### config.mk
export PLATFORM = sky130hd
export DESIGN_NAME = reservation_station_scheduler_unit
export DESIGN_NICKNAME = d
export VERILOG_FILES = /design/src/rtl/core/rss_pkg.sv /design/src/rtl/core/rss_div.sv /design/src/rtl/core/rss_ctrl.sv /design/src/rtl/core/rss_dp.sv /design/src/rtl/core/reservation_station_scheduler_unit.sv
export SDC_FILE = /design/constraint.sdc
export NUM_CORES = 2
export LEC_CHECK = 0
export BUFFER_PORTS_ARGS = -buffer_cell sky130_fd_sc_hd__buf_2
export CORE_ASPECT_RATIO = 0.6
export CORE_MARGIN = 10
export CORE_UTILIZATION = 35
export DETAILED_ROUTE_END_ITERATION = 10
export SETUP_SLACK_MARGIN = 0.05
export SYNTH_ARGS = -nofsm -noshare
export SYNTH_HDL_FRONTEND = slang
export SYNTH_HIERARCHICAL = 1
export SYNTH_SLANG_ARGS = --single-unit
### constraint.sdc
create_clock -name clk -period 20.4 [get_ports clk]
set_clock_uncertainty 0.2 [all_clocks]
set_input_delay 0 -clock clk [delete_from_list [all_inputs] [get_ports clk]]
set_output_delay 0 -clock clk [all_outputs]
set_load 0.01 [all_outputs]
### src/rtl/core/rss_pkg.sv
// Package for the reservation station scheduler: payload structs, op codes,
// controller/datapath command and status structs. No dependencies.
package rss_pkg;

	localparam int XLEN = 32;

	// operation codes
	localparam logic [2:0] OP_ADD  = 3'd0;
	localparam logic [2:0] OP_ADDI = 3'd1;
	localparam logic [2:0] OP_SUB  = 3'd2;
	localparam logic [2:0] OP_MUL  = 3'd3;
	localparam logic [2:0] OP_DIV  = 3'd4;

	// configuration register indexes
	localparam logic [1:0] CFG_ADD_LAT = 2'd0;
	localparam logic [1:0] CFG_MUL_LAT = 2'd1;
	localparam logic [1:0] CFG_DIV_LAT = 2'd2;

	typedef struct packed {
		logic        has_instruction;
		logic [2:0]  operation;
		logic [2:0]  dest_reg;
		logic [2:0]  src1_reg;
		logic [2:0]  src2_reg;
		logic signed [31:0] immediate;
	} rss_in_t;

	typedef struct packed {
		logic        issue_accepted;
		logic        add_done;
		logic [1:0]  add_station;
		logic signed [31:0] add_value;
		logic        mul_done;
		logic [2:0]  mul_station;
		logic signed [31:0] mul_value;
	} rss_out_t;

	// controller -> datapath commands
	typedef struct packed {
		logic load;       // capture the input item, start unit phase
		logic run_units;  // evaluate unit completion / countdown
		logic start_div;  // launch the divider
		logic finish;     // broadcast, dispatch, issue, latch result
	} rss_cmd_t;

	// datapath -> controller status
	typedef struct packed {
		logic need_div;   // multiply unit finishes with a divide
		logic div_done;
	} rss_sts_t;

endpackage

### src/rtl/core/rss_div.sv
// Radix-2 signed divider (truncating, divide by zero gives 0).
// Depends on rss_pkg.
module rss_div
	import rss_pkg::*;
(
	input  logic        clk,
	input  logic        arst_n,
	input  logic        start,
	input  logic [31:0] a,
	input  logic [31:0] b,
	output logic        done,
	output logic [31:0] quot
);
	logic [31:0] rem_q, quo_q, div_q;
	logic [5:0]  cnt_q;
	logic        busy_q, neg_q, zero_q;
	logic [32:0] trial;

	assign trial = {rem_q, quo_q[31]} - {1'b0, div_q};

	// one quotient bit per cycle
	always_ff @(posedge clk or negedge arst_n) begin
		if (!arst_n) begin
			busy_q <= 1'b0;
			done   <= 1'b0;
			cnt_q  <= '0;
		end else begin
			done <= 1'b0;
			if (start) begin
				busy_q <= 1'b1;
				cnt_q  <= 6'd32;
			end else if (busy_q) begin
				cnt_q <= cnt_q - 6'd1;
				if (cnt_q == 6'd1) begin
					busy_q <= 1'b0;
					done   <= 1'b1;
				end
			end
		end
	end

	always_ff @(posedge clk) begin
		if (start) begin
			rem_q  <= '0;
			quo_q  <= a[31] ? -a : a;
			div_q  <= b[31] ? -b : b;
			neg_q  <= a[31] ^ b[31];
			zero_q <= (b == 32'd0);
		end else if (busy_q) begin
			if (!trial[32]) begin
				rem_q <= trial[31:0];
				quo_q <= {quo_q[30:0], 1'b1};
			end else begin
				rem_q <= {rem_q[30:0], quo_q[31]};
				quo_q <= {quo_q[30:0], 1'b0};
			end
		end
	end

	assign quot = zero_q ? 32'd0 : (neg_q ? -quo_q : quo_q);
endmodule

### src/rtl/core/rss_ctrl.sv
// Controller state machine for one tick of the scheduler.
// Depends on rss_pkg.
module rss_ctrl
	import rss_pkg::*;
(
	input  logic     clk,
	input  logic     arst_n,
	input  logic     in_valid,
	output logic     in_ready,
	output logic     out_valid,
	input  logic     out_ready,
	input  rss_sts_t sts,
	output rss_cmd_t cmd
);
	typedef enum logic [4:0] {
		ST_IDLE = 5'b00001,
		ST_UNIT = 5'b00010,
		ST_DIV  = 5'b00100,
		ST_WAIT = 5'b01000,
		ST_FIN  = 5'b10000
	} state_t;

	state_t state_q, state_d;
	logic   ovalid_q;

	// a new tick may start once the output register is free or draining
	assign in_ready  = (state_q == ST_IDLE) && (!ovalid_q || out_ready);
	assign out_valid = ovalid_q;

	always_comb begin
		state_d = state_q;
		cmd     = '0;
		case (state_q)
			ST_IDLE: begin
				if (in_valid && in_ready) begin
					cmd.load = 1'b1;
					state_d  = ST_UNIT;
				end
			end
			ST_UNIT: begin
				cmd.run_units = 1'b1;
				state_d = ST_DIV;
			end
			ST_DIV: begin
				if (sts.need_div) begin
					cmd.start_div = 1'b1;
					state_d = ST_WAIT;
				end else begin
					state_d = ST_FIN;
				end
			end
			ST_WAIT: begin
				if (sts.div_done) state_d = ST_FIN;
			end
			ST_FIN: begin
				cmd.finish = 1'b1;
				state_d = ST_IDLE;
			end
			default: state_d = ST_IDLE;
		endcase
	end

	always_ff @(posedge clk or negedge arst_n) begin
		if (!arst_n) begin
			state_q  <= ST_IDLE;
			ovalid_q <= 1'b0;
		end else begin
			state_q <= state_d;
			if (cmd.finish) ovalid_q <= 1'b1;
			else if (out_ready) ovalid_q <= 1'b0;
		end
	end
endmodule

### src/rtl/core/rss_dp.sv
// Datapath: registers, rename table, stations, units, output register.
// Depends on rss_pkg and rss_div.
module rss_dp
	import rss_pkg::*;
#(
	parameter int NUM_REGS     = 5,
	parameter int ADD_STATIONS = 3,
	parameter int MUL_STATIONS = 2
) (
	input  logic     clk,
	input  logic     arst_n,
	input  rss_cmd_t cmd,
	output rss_sts_t sts,
	input  rss_in_t  in_data,
	input  logic [5:0] add_lat,
	input  logic [5:0] mul_lat,
	input  logic [5:0] div_lat,
	output rss_out_t out_data
);
	localparam int NST = ADD_STATIONS + MUL_STATIONS;
	localparam int TW  = $clog2(NST + 1);
	localparam int SW  = (NST > 1) ? $clog2(NST) : 1;
	localparam int RW  = $clog2(NUM_REGS + 1);

	typedef struct packed {
		logic          busy;
		logic          alt;
		logic [SW-1:0] st;
		logic [5:0]    cnt;
	} unit_t;

	logic [31:0]   regv_q [NUM_REGS];
	logic [TW-1:0] tag_q  [NUM_REGS];
	logic          sbusy_q [NST];
	logic          sra_q   [NST];
	logic          srb_q   [NST];
	logic          salt_q  [NST];
	logic [31:0]   sa_q    [NST];
	logic [31:0]   sb_q    [NST];
	unit_t         au_q, mu_q;
	logic [31:0]   aop0_q, aop1_q, mop0_q, mop1_q;
	logic          first_q;
	rss_in_t       item_q;

	// unit phase results, registered between cycles
	logic          adone_s1, mdone_s1;
	logic [31:0]   aval_s1, prod_s1;
	logic [NST-1:0] ready_s1;
	logic          div_done;
	logic [31:0]   quot;

	rss_div u_div (
		.clk   (clk),
		.arst_n(arst_n),
		.start (cmd.start_div),
		.a     (mop0_q),
		.b     (mop1_q),
		.done  (div_done),
		.quot  (quot)
	);

	logic a_fire, m_fire;
	assign a_fire = !first_q && au_q.busy && (au_q.cnt == 6'd0);
	assign m_fire = !first_q && mu_q.busy && (mu_q.cnt == 6'd0);
	assign sts.need_div = mdone_s1 && mu_q.alt;
	assign sts.div_done = div_done;

	// final tick combinational view
	logic [31:0] mres;
	logic [TW-1:0] atag, mtag;
	assign mres = mu_q.alt ? quot : prod_s1;
	assign atag = TW'(au_q.st) + TW'(1);
	assign mtag = TW'(mu_q.st) + TW'(1);

	logic        op_ok, is_mul, alt_op, found;
	logic [SW-1:0] free_s;
	always_comb begin
		op_ok  = (item_q.operation <= OP_DIV)
			&& item_q.dest_reg != 3'd0 && 32'(item_q.dest_reg) <= NUM_REGS
			&& item_q.src1_reg != 3'd0 && 32'(item_q.src1_reg) <= NUM_REGS
			&& (item_q.operation == OP_ADDI
				|| (item_q.src2_reg != 3'd0 && 32'(item_q.src2_reg) <= NUM_REGS));
		is_mul = (item_q.operation == OP_MUL) || (item_q.operation == OP_DIV);
		alt_op = (item_q.operation == OP_SUB) || (item_q.operation == OP_DIV);
		found  = 1'b0;
		free_s = '0;
		// lowest free station of the class, after the completing ones free
		for (int s = NST - 1; s >= 0; s--) begin
			if ((is_mul ? (s >= ADD_STATIONS) : (s < ADD_STATIONS))
				&& !(sbusy_q[s] && !(adone_s1 && au_q.st == SW'(s))
					&& !(mdone_s1 && mu_q.st == SW'(s)))) begin
				found  = 1'b1;
				free_s = SW'(s);
			end
		end
	end

	// post-broadcast register view for source reads
	function automatic logic [31:0] bval(input logic [TW-1:0] t, input logic [31:0] v,
		input logic ad, input logic md, input logic [TW-1:0] at, input logic [TW-1:0] mt,
		input logic [31:0] av, input logic [31:0] mv, output logic pend);
		logic [31:0] r;
		r = v;
		pend = (t != '0);
		if (pend && ad && t == at) begin r = av; pend = 1'b0; end
		if (pend && md && t == mt) begin r = mv; pend = 1'b0; end
		if (pend) r = 32'(t);
		return r;
	endfunction

	logic [RW-1:0] k1, k2, kd;
	logic [31:0] v1, v2;
	logic        p1, p2, accept;
	always_comb begin
		k1 = RW'(item_q.src1_reg - 3'd1);
		k2 = RW'(item_q.src2_reg - 3'd1);
		kd = RW'(item_q.dest_reg - 3'd1);
		v1 = bval(tag_q[k1], regv_q[k1], adone_s1, mdone_s1, atag, mtag,
			aval_s1, mres, p1);
		v2 = bval(tag_q[k2], regv_q[k2], adone_s1, mdone_s1, atag, mtag,
			aval_s1, mres, p2);
		accept = item_q.has_instruction && op_ok && found;
	end

	// latency selection at dispatch
	function automatic logic [5:0] lat1(input logic [5:0] l);
		return (l == 6'd0) ? 6'd0 : l - 6'd1;
	endfunction

	always_ff @(posedge clk or negedge arst_n) begin
		if (!arst_n) begin
			for (int r = 0; r < NUM_REGS; r++) tag_q[r] <= '0;
			for (int s = 0; s < NST; s++) sbusy_q[s] <= 1'b0;
			au_q     <= '0;
			mu_q     <= '0;
			first_q  <= 1'b1;
			adone_s1 <= 1'b0;
			mdone_s1 <= 1'b0;
			for (int r = 0; r < NUM_REGS; r++) regv_q[r] <= 32'(2 * r);
		end else begin
			if (cmd.load) adone_s1 <= 1'b0;
			// unit phase: capture readiness, compute, count down
			if (cmd.run_units) begin
				adone_s1 <= a_fire;
				mdone_s1 <= m_fire;
				if (!first_q && au_q.busy && au_q.cnt != 6'd0) au_q.cnt <= au_q.cnt - 6'd1;
				if (!first_q && mu_q.busy && mu_q.cnt != 6'd0) mu_q.cnt <= mu_q.cnt - 6'd1;
			end
			if (cmd.finish) begin
				logic ad_free, md_free, adisp, mdisp;
				ad_free = !au_q.busy || adone_s1;
				md_free = !mu_q.busy || mdone_s1;
				adisp = 1'b0;
				mdisp = 1'b0;
				first_q <= 1'b0;
				// broadcast and free stations
				for (int s = 0; s < NST; s++) begin
					if ((adone_s1 && au_q.st == SW'(s)) || (mdone_s1 && mu_q.st == SW'(s)))
						sbusy_q[s] <= 1'b0;
					else if (sbusy_q[s]) begin
						if (!sra_q[s] && adone_s1 && sa_q[s] == 32'(atag)) begin
							sa_q[s] <= aval_s1; sra_q[s] <= 1'b1;
						end else if (!sra_q[s] && mdone_s1 && sa_q[s] == 32'(mtag)) begin
							sa_q[s] <= mres; sra_q[s] <= 1'b1;
						end
						if (!srb_q[s] && adone_s1 && sb_q[s] == 32'(atag)) begin
							sb_q[s] <= aval_s1; srb_q[s] <= 1'b1;
						end else if (!srb_q[s] && mdone_s1 && sb_q[s] == 32'(mtag)) begin
							sb_q[s] <= mres; srb_q[s] <= 1'b1;
						end
					end
				end
				for (int r = 0; r < NUM_REGS; r++) begin
					if (adone_s1 && tag_q[r] == atag) begin
						tag_q[r] <= '0; regv_q[r] <= aval_s1;
					end else if (mdone_s1 && tag_q[r] == mtag) begin
						tag_q[r] <= '0; regv_q[r] <= mres;
					end
				end
				if (adone_s1) au_q.busy <= 1'b0;
				if (mdone_s1) mu_q.busy <= 1'b0;
				// dispatch lowest ready station (readiness from before broadcast);
				// the station that just completed is free and is skipped
				if (!first_q) begin
					for (int s = 0; s < NST; s++) begin
						if (s < ADD_STATIONS && ad_free && !adisp && ready_s1[s]
							&& !(adone_s1 && au_q.st == SW'(s))) begin
							adisp = 1'b1;
							au_q <= '{busy: 1'b1, alt: salt_q[s], st: SW'(s),
								cnt: lat1(add_lat)};
							aop0_q <= sa_q[s]; aop1_q <= sb_q[s];
						end
						if (s >= ADD_STATIONS && md_free && !mdisp && ready_s1[s]
							&& !(mdone_s1 && mu_q.st == SW'(s))) begin
							mdisp = 1'b1;
							mu_q <= '{busy: 1'b1, alt: salt_q[s], st: SW'(s),
								cnt: lat1(salt_q[s] ? div_lat : mul_lat)};
							mop0_q <= sa_q[s]; mop1_q <= sb_q[s];
						end
					end
				end
				// issue into the lowest free station
				if (accept) begin
					sbusy_q[free_s] <= 1'b1;
					salt_q[free_s]  <= alt_op;
					sa_q[free_s]    <= v1;
					sra_q[free_s]   <= !p1;
					if (item_q.operation == OP_ADDI) begin
						sb_q[free_s]  <= item_q.immediate;
						srb_q[free_s] <= 1'b1;
					end else begin
						sb_q[free_s]  <= v2;
						srb_q[free_s] <= !p2;
					end
					tag_q[kd] <= TW'(free_s) + TW'(1);
				end
			end
		end
	end

	// payload registers of the unit phase and the output
	always_ff @(posedge clk) begin
		if (cmd.load) item_q <= in_data;
		if (cmd.run_units) begin
			aval_s1 <= au_q.alt ? aop0_q - aop1_q : aop0_q + aop1_q;
			prod_s1 <= mop0_q * mop1_q;
			for (int s = 0; s < NST; s++)
				ready_s1[s] <= sbusy_q[s] && sra_q[s] && srb_q[s];
		end
		if (cmd.finish) begin
			out_data.issue_accepted <= accept;
			out_data.add_done    <= adone_s1;
			out_data.add_station <= adone_s1 ? 2'(atag) : 2'd0;
			out_data.add_value   <= adone_s1 ? aval_s1 : 32'd0;
			out_data.mul_done    <= mdone_s1;
			out_data.mul_station <= mdone_s1 ? 3'(mtag) : 3'd0;
			out_data.mul_value   <= mdone_s1 ? mres : 32'd0;
		end
	end
endmodule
=====
Activity
Take the lines from the top of the data through the one that contains "export SYNTH_SLANG_ARGS = --single-unit" and copy them exactly, leaving out every line after it.

Written answer
### config.mk
export PLATFORM = sky130hd
export DESIGN_NAME = reservation_station_scheduler_unit
export DESIGN_NICKNAME = d
export VERILOG_FILES = /design/src/rtl/core/rss_pkg.sv /design/src/rtl/core/rss_div.sv /design/src/rtl/core/rss_ctrl.sv /design/src/rtl/core/rss_dp.sv /design/src/rtl/core/reservation_station_scheduler_unit.sv
export SDC_FILE = /design/constraint.sdc
export NUM_CORES = 2
export LEC_CHECK = 0
export BUFFER_PORTS_ARGS = -buffer_cell sky130_fd_sc_hd__buf_2
export CORE_ASPECT_RATIO = 0.6
export CORE_MARGIN = 10
export CORE_UTILIZATION = 35
export DETAILED_ROUTE_END_ITERATION = 10
export SETUP_SLACK_MARGIN = 0.05
export SYNTH_ARGS = -nofsm -noshare
export SYNTH_HDL_FRONTEND = slang
export SYNTH_HIERARCHICAL = 1
export SYNTH_SLANG_ARGS = --single-unit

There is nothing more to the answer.